======== PROVIDED RECORDS ========

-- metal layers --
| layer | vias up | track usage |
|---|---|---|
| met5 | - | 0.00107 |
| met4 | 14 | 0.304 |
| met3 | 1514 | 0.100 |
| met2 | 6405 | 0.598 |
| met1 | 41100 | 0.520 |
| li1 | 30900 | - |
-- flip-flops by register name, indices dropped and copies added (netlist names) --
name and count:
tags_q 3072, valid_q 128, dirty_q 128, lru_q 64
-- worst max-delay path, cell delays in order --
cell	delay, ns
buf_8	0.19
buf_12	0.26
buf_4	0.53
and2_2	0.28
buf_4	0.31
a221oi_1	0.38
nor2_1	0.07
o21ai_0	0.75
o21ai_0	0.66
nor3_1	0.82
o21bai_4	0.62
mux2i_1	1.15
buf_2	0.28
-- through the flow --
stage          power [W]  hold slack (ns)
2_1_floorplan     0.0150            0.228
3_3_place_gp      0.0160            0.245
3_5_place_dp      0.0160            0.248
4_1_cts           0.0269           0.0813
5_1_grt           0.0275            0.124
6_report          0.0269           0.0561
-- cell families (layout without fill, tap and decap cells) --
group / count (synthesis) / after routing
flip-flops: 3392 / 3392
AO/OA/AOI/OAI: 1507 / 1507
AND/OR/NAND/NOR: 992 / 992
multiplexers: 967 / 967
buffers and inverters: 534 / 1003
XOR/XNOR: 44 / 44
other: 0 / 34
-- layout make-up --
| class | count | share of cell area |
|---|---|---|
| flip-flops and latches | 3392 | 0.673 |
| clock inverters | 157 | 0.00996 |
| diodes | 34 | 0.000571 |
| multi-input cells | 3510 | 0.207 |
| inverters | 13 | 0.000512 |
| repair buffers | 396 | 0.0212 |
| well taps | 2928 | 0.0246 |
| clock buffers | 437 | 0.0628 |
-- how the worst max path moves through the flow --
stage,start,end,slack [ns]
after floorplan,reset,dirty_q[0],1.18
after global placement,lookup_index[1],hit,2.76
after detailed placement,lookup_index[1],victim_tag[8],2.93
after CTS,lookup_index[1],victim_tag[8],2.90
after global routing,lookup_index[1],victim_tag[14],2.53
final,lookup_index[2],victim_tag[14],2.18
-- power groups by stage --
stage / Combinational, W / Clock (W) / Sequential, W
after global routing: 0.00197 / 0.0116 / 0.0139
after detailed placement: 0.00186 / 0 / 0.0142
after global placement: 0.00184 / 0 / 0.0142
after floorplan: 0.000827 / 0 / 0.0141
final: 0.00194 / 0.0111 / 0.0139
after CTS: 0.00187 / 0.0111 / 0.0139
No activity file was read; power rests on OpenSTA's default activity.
--- config.mk ---
export PLATFORM = sky130hd
export DESIGN_NAME = dcache_ctrl
export DESIGN_NICKNAME = d
export VERILOG_FILES = /design/src/rtl/dcache_pkg.sv /design/src/rtl/dcache_ctrl.sv
export SDC_FILE = /design/constraint.sdc
export NUM_CORES = 1
export LEC_CHECK = 0
export BUFFER_PORTS_ARGS = -buffer_cell sky130_fd_sc_hd__buf_4
export CAP_MARGIN = 10
export CORE_AREA = 3 3 191 193
export CTS_CLUSTER_SIZE = 12
export DETAILED_ROUTE_END_ITERATION = 8
export DIE_AREA = 0 0 194 196
export PLACE_DENSITY_LB_ADDON = 0.15
export SKIP_LAST_GASP = 1
export SYNTH_ARGS = -nofsm -noshare
export SYNTH_HDL_FRONTEND = slang
export SYNTH_SLANG_ARGS = --single-unit
--- constraint.sdc ---
create_clock -name clock -period 4.9 [get_ports clock]
set_input_delay 0.49 -clock clock [delete_from_list [all_inputs] [get_ports clock]]
set_output_delay 0.49 -clock clock [all_outputs]
set_load 0.02 [all_outputs]
--- src/rtl/dcache_pkg.sv ---
package dcache_pkg;

  // Byte offset within a 32-bit block
  localparam int OFFSET_BITS = 2;

  typedef logic [31:0] addr_t;
  typedef logic [31:0] word_t;

  // Load/store size and extension code
  typedef enum logic [2:0] {
    ACC_B  = 3'd0, // signed byte
    ACC_H  = 3'd1, // signed half
    ACC_W  = 3'd2,
    ACC_BU = 3'd4,
    ACC_HU = 3'd5
  } access_t;

  typedef enum logic [2:0] {
    ST_IDLE,
    ST_LOOKUP,
    ST_WB,        // Victim write request
    ST_WB_WAIT,   // Waiting for write ack
    ST_FILL,      // Refill read request
    ST_FILL_WAIT,
    ST_RESP
  } ctrl_state_t;

endpackage

--- src/rtl/dcache_ctrl.sv ---
`timescale 1ns/1ps
module dcache_ctrl
  import dcache_pkg::*;
#(
  parameter int INDEX_BITS = 6,
  localparam int TAG_BITS = 30 - INDEX_BITS
) (
  input  logic                  clock,
  input  logic                  reset,
  input  logic                  req_valid,
  input  logic                  req_write,
  input  addr_t                 req_addr,
  input  access_t               req_access,
  input  word_t                 req_wdata,
  input  logic                  rsp_ready,
  input  logic                  mem_req_ready,
  input  logic                  mem_rsp_valid,
  input  word_t                 mem_rsp_rdata,
  input  logic                  hit,
  input  logic                  hit_way,
  input  logic                  victim_way,
  input  logic                  victim_dirty,
  input  logic [TAG_BITS-1:0]   victim_tag,
  input  word_t                 way_rdata,
  input  word_t                 load_data,
  input  word_t                 merged_data,
  output logic                  req_ready,
  output logic                  rsp_valid,
  output word_t                 rsp_rdata,
  output logic                  mem_req_valid,
  output logic                  mem_req_write,
  output addr_t                 mem_req_addr,
  output word_t                 mem_req_wdata,
  output logic [INDEX_BITS-1:0] lookup_index,
  output logic [TAG_BITS-1:0]   lookup_tag,
  output logic                  tag_update,
  output logic                  tag_way,
  output logic                  tag_dirty,
  output logic                  data_we,
  output logic                  data_way,
  output word_t                 data_wdata,
  output addr_t                 cur_addr,
  output access_t               cur_access,
  output word_t                 cur_wdata,
  output word_t                 fill_word
);

  ctrl_state_t state_q;
  ctrl_state_t state_d;
  logic        cur_write;
  logic        miss_way;    // Victim way held for the whole miss
  word_t       rsp_data_q;
  logic        lookup_hit;
  logic        refill_done;

  assign req_ready = (state_q == ST_IDLE);
  assign rsp_valid = (state_q == ST_RESP);
  assign rsp_rdata = rsp_data_q;

  assign lookup_index = cur_addr[OFFSET_BITS +: INDEX_BITS];
  assign lookup_tag   = cur_addr[OFFSET_BITS + INDEX_BITS +: TAG_BITS];

  // Arrays are untouched during a miss, so victim fields stay stable
  assign mem_req_valid = (state_q == ST_WB) || (state_q == ST_FILL);
  assign mem_req_write = (state_q == ST_WB);
  assign mem_req_addr  = mem_req_write ? {victim_tag, lookup_index, {OFFSET_BITS{1'b0}}}
                                       : {cur_addr[31:OFFSET_BITS], {OFFSET_BITS{1'b0}}};
  assign mem_req_wdata = way_rdata;

  assign fill_word   = mem_rsp_rdata;
  assign lookup_hit  = (state_q == ST_LOOKUP) && hit;
  assign refill_done = (state_q == ST_FILL_WAIT) && mem_rsp_valid;

  assign data_way   = (state_q == ST_LOOKUP) ? hit_way : miss_way;
  assign data_we    = (lookup_hit && cur_write) || refill_done;
  assign data_wdata = cur_write ? merged_data : fill_word;

  // Load hits refresh recency too
  assign tag_update = lookup_hit || refill_done;
  assign tag_way    = data_way;
  assign tag_dirty  = cur_write;

  always_comb begin
    state_d = state_q;
    case (state_q)
      ST_IDLE:      if (req_valid) state_d = ST_LOOKUP;
      ST_LOOKUP: begin
        if (hit) begin
          state_d = ST_RESP;
        end else if (victim_dirty) begin
          state_d = ST_WB;
        end else begin
          state_d = ST_FILL;
        end
      end
      ST_WB:        if (mem_req_ready) state_d = ST_WB_WAIT;
      ST_WB_WAIT:   if (mem_rsp_valid) state_d = ST_FILL;  // Refill only after the ack
      ST_FILL:      if (mem_req_ready) state_d = ST_FILL_WAIT;
      ST_FILL_WAIT: if (mem_rsp_valid) state_d = ST_RESP;
      ST_RESP:      if (rsp_ready) state_d = ST_IDLE;
      default:      state_d = ST_IDLE;
    endcase
  end

  always_ff @(posedge clock or posedge reset) begin
    if (reset) begin
      state_q  <= ST_IDLE;
      miss_way <= 1'b0;
    end else begin
      state_q <= state_d;
      if (state_q == ST_LOOKUP) miss_way <= victim_way;
    end
  end

  always_ff @(posedge clock) begin
    if (req_valid && req_ready) begin
      cur_addr   <= req_addr;
      cur_access <= req_access;
      cur_wdata  <= req_wdata;
      cur_write  <= req_write;
    end
    if (lookup_hit || refill_done) begin
      rsp_data_q <= cur_write ? '0 : load_data;  // Stores answer with zero
    end
  end

endmodule

==> results.py <==
metrics = {
    "status": {
        "status": "completed",
    },
    "final_layout": {
        "fillerInstances": 3690,
        "drive_gt1_frac": 0.7537,
        "antenna_cells": 0,
        "utilization": 0.2384,
        "final_nets": 899,
        "area_delta_synth_final_pct": 66.29,
    },
    "route": {
        "first_pass_iters": 4,
        "routed_via_density": 3.397,
        "ant_nets": 0,
        "drc_errors": 0,
        "route.vias.total": 3835,
        "drt-initial-drc-count": 120,
        "routedWlPerCell_um": 16.30,
        "postRouteWirelength_um": 18400,
    },
    "sta": {
        "setup_ws_ns": 2.212,
        "worst_pin_slew_ns": 0.9826,
        "fmax_mhz": 372.0,
        "drv_slew": 0,
        "worst_hold_slack_ns": 0.2939,
        "max_slew_margin": 0.3449,
        "fin_crit_sh": 0.5487,
        "hold_violations": 0,
        "finClkSkew_ns": 0.005519,
        "rsz0062_at_grt": "no",
        "setup_violations": 0,
        "period_needed_ns": 2.688,
        "fin_setup_tns_ns": 0,
    },
    "die": {
        "core_area_um2": 34710,
        "io-pin-count": 496,
        "die_w_um": 194,
        "start_util": 0.1434,
        "num_rows": 68,
        "die_height_um": 196,
        "dieArea_um2": 38020,
    },
    "clock_network": {
        "clk_latency_ns": 0.36,
        "cts_root_buf": "clkbuf_16",
        "htree_levels": 3,
        "cts_tree": "done",
        "cts_buffers": 9,
        "cts.sinks": 104,
        "post_cts_resized": 0,
        "clock_path_buffers": 2,
        "cts.clk_slew.worst_paths_ns": 0.08,
    },
    "global_route": {
        "grt_pass1_wl_um": 25620,
        "antenna_found_initial": 1,
        "grtUsageTotal": 0.09200,
        "grt_pass1_vias": 3959,
        "overflow": 0,
        "grt_max_degree": 70,
    },
    "worst_setup_path": {
        "cp_max_fo": 23,
        "r2r-start": "state_q[2]$_DFFE_PP0P_",
        "slowest_delay_ns": 0.60,
        "cp_common_cell": "buf_4",
        "r2r_end": "cur_wdata[15]$_DFFE_PP_",
        "endpoint_kind": "primary output",
        "reg2reg_depth": 2,
        "r2r_slack_ns": 2.77,
        "start_kind": "register",
        "required_ns": 4.41,
        "worstPathArrival_ns": 2.20,
        "crit_type": "register to primary output",
        "cp_slowest_cell": "dfrtp_1",
        "path_cells": "nand2_1 -> a21oi_4 -> buf_4 -> buf_4",
    },
    "power_and_ir_drop": {
        "seqPwrFrac": 0.360,
        "power_frac_clock": 0.216,
        "p_comb_frac": 0.424,
        "p_switching_mw": 1.267,
        "p_per_area_nw_per_um2": 424.7,
        "power_leakage_nw": 3.568,
        "ir_drop_mv": 0.2157,
        "p_int_mw": 2.248,
        "p_sw_frac": 0.3605,
    },
    "synthesis": {
        "synth_area_um2": 4977,
        "synth_cells": 338,
        "yosysSeqAreaShare": 0.6234,
        "ys_types": 25,
        "yosysWarnings": 0,
        "yosys_register_bits": 104,
        "syn_area_per_cell_um2": 14.73,
    },
    "worst_hold_path": {
        "hold_path_depth": 1,
        "hold_class": "primary input to register",
        "min_from": "req_wdata[29]",
        "worstHoldEndpoint": "cur_wdata[29]$_DFFE_PP_",
    },
    "job": {
        "maxCapViolations": 0,
    },
    "placement": {
        "place_ws_ns": 2.536,
        "place.gp.congestion": 0.7412,
        "portBuffers": 429,
        "hpwl_um": 15020,
    },
}
how the worst max path moves through the flow:
stage	start	to	slack (ns)	depth (start not counted)
finish	state_q[2]$_DFFE_PP0P_	tag_update	2.21	4
detailed placement	state_q[2]$_DFFE_PP0P_	tag_update	2.54	4
global route	state_q[2]$_DFFE_PP0P_	tag_update	2.00	4
floorplan	state_q[0]$_DFFE_PP0P_	cur_access[0]$_DFFE_PP_	1.71	3
CTS	state_q[2]$_DFFE_PP0P_	tag_update	2.12	4
global placement	state_q[2]$_DFFE_PP0P_	tag_update	2.58	4
routing by layer:
| layer | routed length (um) | vias up | GRT usage |
|---|---|---|---|
| met5 | 7 | - | 0 |
| met4 | 337 | 2 | 0.03777 |
| met3 | 2313 | 18 | 0.04705 |
| met2 | 10220 | 315 | 0.1780 |
| met1 | 5521 | 1753 | 0.07912 |
| li1 | - | 1747 | - |
placed cells by master, fill, tap and decap left out, types with 2 or more instances in the layout:
cell type    n
nor3_1       2
mux2_2      58
clkinv_1     3
inv_1        2
buf_4      433
nand2b_1     2
dfrtp_1      4
nor2b_1     35
edfxtp_1   100
conb_1       2
a21oi_1      2
o21ai_0      2
nand2_1      2
nor2_1       3
clkbuf_16    9
power groups by stage:
stage	Clock [mW]	Sequential [mW]	Combinational, mW
global route	0.846	1.29	1.59
detailed placement	0	1.29	1.52
floorplan	0	1.41	0.802
finish	0.759	1.26	1.49
CTS	0.818	1.27	1.52
global placement	0	1.29	1.53
cell usage after synthesis, drive strengths merged:
master    n  share of area
and2      1         0.0013
conb      1        0.00075
o21ai     2         0.0020
clkbuf    4         0.0030
buf     111           0.17
edfxtp  100           0.60
and3      1         0.0013
a22o      1         0.0018
mux2     58           0.13
a21oi     3         0.0030
nand3b    1         0.0015
xnor2     1         0.0018
o22ai     1         0.0013
o21bai    1         0.0015
nor3b     1         0.0038
nor2      3         0.0023
nor3      2         0.0020
inv       2         0.0015
o221a     1         0.0023
nor2b    35          0.044
nand2     2         0.0015
nand2b    2         0.0025
dfrtp     4          0.020
stage by stage:
step,std cells,cell area (um2),total power [mW]
3_3_place_gp,1112,7971,2.818
3_5_place_dp,1112,7971,2.806
5_1_grt,1129,8277,3.718
6_report,1129,8277,3.515
2_1_floorplan,339,4981,2.208
4_1_cts,1129,8277,3.607
worst max-delay path, delay by kind of cell (launching register included):
kind            cells  cell delay [ns]
buf+inv             2             0.61
flops               1             0.60
compound gates      1             0.42
simple gates        1             0.19
what timing repair did:
| action | in CTS | in global routing |
|---|---|---|
| setup buffers | 0 | 0 |
| hold buffers | 1 | 0 |
| hold endpoints to repair | 4 | 0 |
File: config.mk
export PLATFORM = sky130hd
export DESIGN_NAME = dcache_byte_lane
export DESIGN_NICKNAME = d
export VERILOG_FILES = /design/src/rtl/dcache_pkg.sv /design/src/rtl/dcache_byte_lane.sv
export SDC_FILE = /design/constraint.sdc
export NUM_CORES = 1
export LEC_CHECK = 0
export BUFFER_PORTS_ARGS = -buffer_cell sky130_fd_sc_hd__buf_2
export CAP_MARGIN = 20
export CORE_MARGIN = 5
export CORE_UTILIZATION = 42
export DETAILED_ROUTE_END_ITERATION = 10
export PLACE_DENSITY = 0.89
export SYNTH_ARGS = -nofsm -noshare
export SYNTH_HDL_FRONTEND = slang
export SYNTH_SLANG_ARGS = --single-unit
File: constraint.sdc
create_clock -name vclk -period 2.3
set_input_delay 0.345 -clock vclk [all_inputs]
set_output_delay 0.345 -clock vclk [all_outputs]
set_load 0.03 [all_outputs]
File: src/rtl/dcache_pkg.sv
package dcache_pkg;

  // Byte offset within a 32-bit block
  localparam int OFFSET_BITS = 2;

  typedef logic [31:0] addr_t;
  typedef logic [31:0] word_t;

  // Load/store size and extension code
  typedef enum logic [2:0] {
    ACC_B  = 3'd0, // signed byte
    ACC_H  = 3'd1, // signed half
    ACC_W  = 3'd2,
    ACC_BU = 3'd4,
    ACC_HU = 3'd5
  } access_t;

  typedef enum logic [2:0] {
    ST_IDLE,
    ST_LOOKUP,
    ST_WB,        // Victim write request
    ST_WB_WAIT,   // Waiting for write ack
    ST_FILL,      // Refill read request
    ST_FILL_WAIT,
    ST_RESP
  } ctrl_state_t;

endpackage

File: src/rtl/dcache_byte_lane.sv
`timescale 1ns/1ps
module dcache_byte_lane
  import dcache_pkg::*;
(
  input  word_t                  line_word,
  input  logic [OFFSET_BITS-1:0] byte_offset,
  input  access_t                access,
  input  word_t                  store_data,
  output word_t                  load_data,
  output word_t                  merged_data
);

  logic [7:0]  byte_sel;
  logic [15:0] half_sel;

  // Halves use the aligned lane only
  assign byte_sel = line_word[{byte_offset, 3'b000} +: 8];
  assign half_sel = line_word[{byte_offset[1], 4'b0000} +: 16];

  always_comb begin
    case (access)
      ACC_B:   load_data = {{24{byte_sel[7]}}, byte_sel};
      ACC_BU:  load_data = {24'b0, byte_sel};
      ACC_H:   load_data = {{16{half_sel[15]}}, half_sel};
      ACC_HU:  load_data = {16'b0, half_sel};
      default: load_data = line_word;
    endcase
  end

  // Store merge, untouched lanes keep the line value
  always_comb begin
    merged_data = line_word;
    case (access)
      ACC_B, ACC_BU: begin
        merged_data[{byte_offset, 3'b000} +: 8] = store_data[7:0];
      end
      ACC_H, ACC_HU: begin
        merged_data[{byte_offset[1], 4'b0000} +: 16] = store_data[15:0];
      end
      default: begin
        merged_data = store_data;
      end
    endcase
  end

endmodule

==> impl_metrics.py, run 1 <==
metrics = {
    "power": {
        "leakagePower_nw": 1.43,
        "powerDensity_nw_per_um2": 304,
        "vdd_drop_max_mv": 0.160,
        "p_total_mw": 0.807,
    },
    "critical_path": {
        "arrival_ps": 1880,
        "path_max_fanout": 8,
        "critPathLaunchType": "primary input",
        "critPathRequiredTime_ps": 1960,
        "crit_type": "primary input to output pin",
        "cp-end-kind": "output pin",
    },
    "finish": {
        "multi_input_area_sq_um": 1680,
        "fin_util_pct": 67.9,
        "syn2layout_area_growth_pct": 59.3,
        "layout.area.seq_sq_um": 0,
        "drive_gt1_share_pct": 52.0,
        "antennaDiodeCount": 0,
        "seq_cells": 0,
        "final_area_sq_um": 2660,
        "final.fill_count": 337,
        "nNetsFinal": 468,
        "n_clock_buffer": 0,
    },
    "die": {
        "die_area_sq_um": 5330,
        "ios": 133,
        "die_h_um": 73.0,
        "die_w_um": 73.0,
        "start_util_pct": 42.6,
        "num_rows": 23,
        "fp.coreArea_sq_um": 3910,
    },
    "synthesis": {
        "yosys-top-cells-area": "nand2_1 14%, mux2i_1 14%, o221ai_1 8.4%",
        "synthTopCellsByCount": "62 x nand2_1, 23 x mux2i_1, 19 x a21oi_1",
        "synth_cells": 250,
        "synth_cell_types": 39,
        "ys_seq_area_share_pct": 0,
        "yosys.area.top_type": "nand2_1",
        "yosysMostFrequentCell": "nand2_1",
        "yosys.area.top_type_share_pct": 14.0,
        "synth.avg_cell_area_sq_um": 6.67,
        "ys_warn_count": 0,
        "netlist_area_sq_um": 1670,
        "syn-num-nets": 324,
    },
    "detailed_routing": {
        "drc_errors": 0,
        "first_iter_violations": 224,
        "viasPerCell": 5.99,
        "wl_per_cell_um": 17.7,
        "drtPass1Iterations": 5,
        "postRouteAntennaNets": 0,
        "wirelength_mm": 7.83,
        "via_count": 2646,
    },
    "timing": {
        "hold_viol_final": 0,
        "fin_crit_ps": 2220,
        "hold_slack_ps": 1050,
        "fmax_mhz": 450,
        "fin_crit_sh_pct": 96.5,
        "worst_slack_ps": 79.8,
        "setup_viol": 0,
        "maxSlewHeadroom_pct": 68.0,
        "maxSlewViolCount": 0,
        "tightestPinTransition_ps": 476,
    },
    "run": {
        "drv_cap": 0,
    },
    "global_route": {
        "grt_antenna_before_repair": 0,
        "grt_pass1_vias": 2568,
        "grt_max_degree": 29,
        "grt_overflow": 0,
        "grt_pass1_wl_mm": 12.2,
        "groute.usage.overall_pct": 28.0,
    },
    "hold_path": {
        "min_path_cells": 4,
        "min_path_type": "primary input to output pin",
    },
    "outcome": {
        "status": "complete, no violations",
    },
    "place": {
        "dp_slack_ps": -87.2,
        "dp_hpwl_mm": 6.19,
        "portBuffers": 133,
        "place_area_sq_um": 2610,
        "gp_routability_congestion": 0.986,
    },
}
-- worst max-delay path, cell delays in order --
cell and delay, ps:
buf_2 120, buf_4 160, nor2b_2 210, or2_1 440, a21oi_4 130, a22o_2 290, buf_2 170
-- kinds of logic after synthesis --
kind of cell | Yosys count | synth area share [%]
AOI/OAI and AO/OA | 81 | 39.0
adders and majority gates | 5 | 3.75
buffers and inverters | 27 | 8.48
muxes | 27 | 16.7
and+or+nand+nor | 110 | 32.0
-- routing by layer --
layer / up-vias / routed length (um) / part of all wire, % / GRT usage (%)
li1: 1223 / - / - / -
met1: 1217 / 2990 / 38 / 35.8
met2: 191 / 3890 / 50 / 49.5
met3: 15 / 821 / 10 / 3.03
met4: 0 / 131 / 1.7 / 6.76
met5: - / 0 / 0 / 0
-- per-stage QoR --
stage	TNS, ps	std cells
floorplan	-5.60	250
global placement	0	442
global route	-6.01	442
detailed placement	-496	442
CTS	0	442
finish	0	442
-- final cells by class --
class | count | share of cell area, %
Inverter | 7 | 1.13
Tap cell | 50 | 2.35
Timing Repair Buffer | 162 | 33.3
Multi-Input combinational cell | 223 | 63.2
-- power by group --
group          leakage, nW  switching (mW)  total, mW  internal, mW
sequential               0               0          0             0
clock                    0               0          0             0
combinational         1.43           0.516      0.807         0.290
-- timing repair --
action	in CTS	in global routing
gates resized for setup	2	7
buffers inserted	0	0
hold endpoints to repair	0	0
hold buffers	0	0
endpoints found under the setup margin	8	18
-- final timing paths --
| check | from | end | slack (ps) |
|---|---|---|---|
| worst max-delay path | byte_offset[1] | merged_data[0] | 80 |
| worst min-delay path | store_data[13] | merged_data[13] | 1050 |
-- cell usage in the layout (no fill, tap or decap), drive strengths merged --
| master | synthesis | routed |
|---|---|---|
| nor2b | 18 | 18 |
| ha | 5 | 5 |
| clkbuf | 6 | 1 |
| and2 | 1 | 1 |
| a22o | 15 | 15 |
| clkinvlp | 0 | 1 |
| mux2i | 23 | 23 |
| a22oi | 7 | 7 |
| a221o | 8 | 8 |
| nor4bb | 1 | 1 |
| o2bb2ai | 1 | 1 |
| a211oi | 1 | 1 |
| a21oi | 21 | 21 |
| nand2 | 62 | 62 |
| a222oi | 4 | 4 |
| nor4b | 2 | 2 |
| nand2b | 3 | 3 |
| o21ai | 6 | 6 |
| inv | 6 | 6 |
| nor4 | 1 | 1 |
| o32ai | 1 | 1 |
| o21bai | 1 | 1 |
| nor3 | 2 | 2 |
| mux2 | 4 | 4 |
| o221ai | 16 | 16 |
| buf | 14 | 161 |
| or3 | 1 | 1 |
| or2 | 2 | 2 |
| nor2 | 17 | 17 |
(Power assumes the default switching activity.)
==> inputs of run 2 (changes only) <==
- BUFFER_PORTS_ARGS: -buffer_cell sky130_fd_sc_hd__buf_2 -> default
- CORE_UTILIZATION: 42 -> 60
- DONT_BUFFER_PORTS: default -> 1
- PLACE_DENSITY: 0.89 -> 0.8
- RECOVER_POWER: default -> 100
==> run 2 against run 1 <==
Net effect: critical path depth unchanged; utilization increased by 4.6 points; count of clock-buffer cells in the layout unchanged; cell count down 29%; via count down 14%; wire length shrank 11%; first-iteration DRC count increased by 43%; worst hold slack got worse by 150 ps; largest cell class unchanged; largest power group unchanged; highest routed layer unchanged.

========

PROBLEM REQUIREMENTS - What lines above contain the word "flip"? Please copy each one.

SOLUTION TO THE EXERCISE -
-- flip-flops by register name, indices dropped and copies added (netlist names) --
flip-flops: 3392 / 3392
| flip-flops and latches | 3392 | 0.673 |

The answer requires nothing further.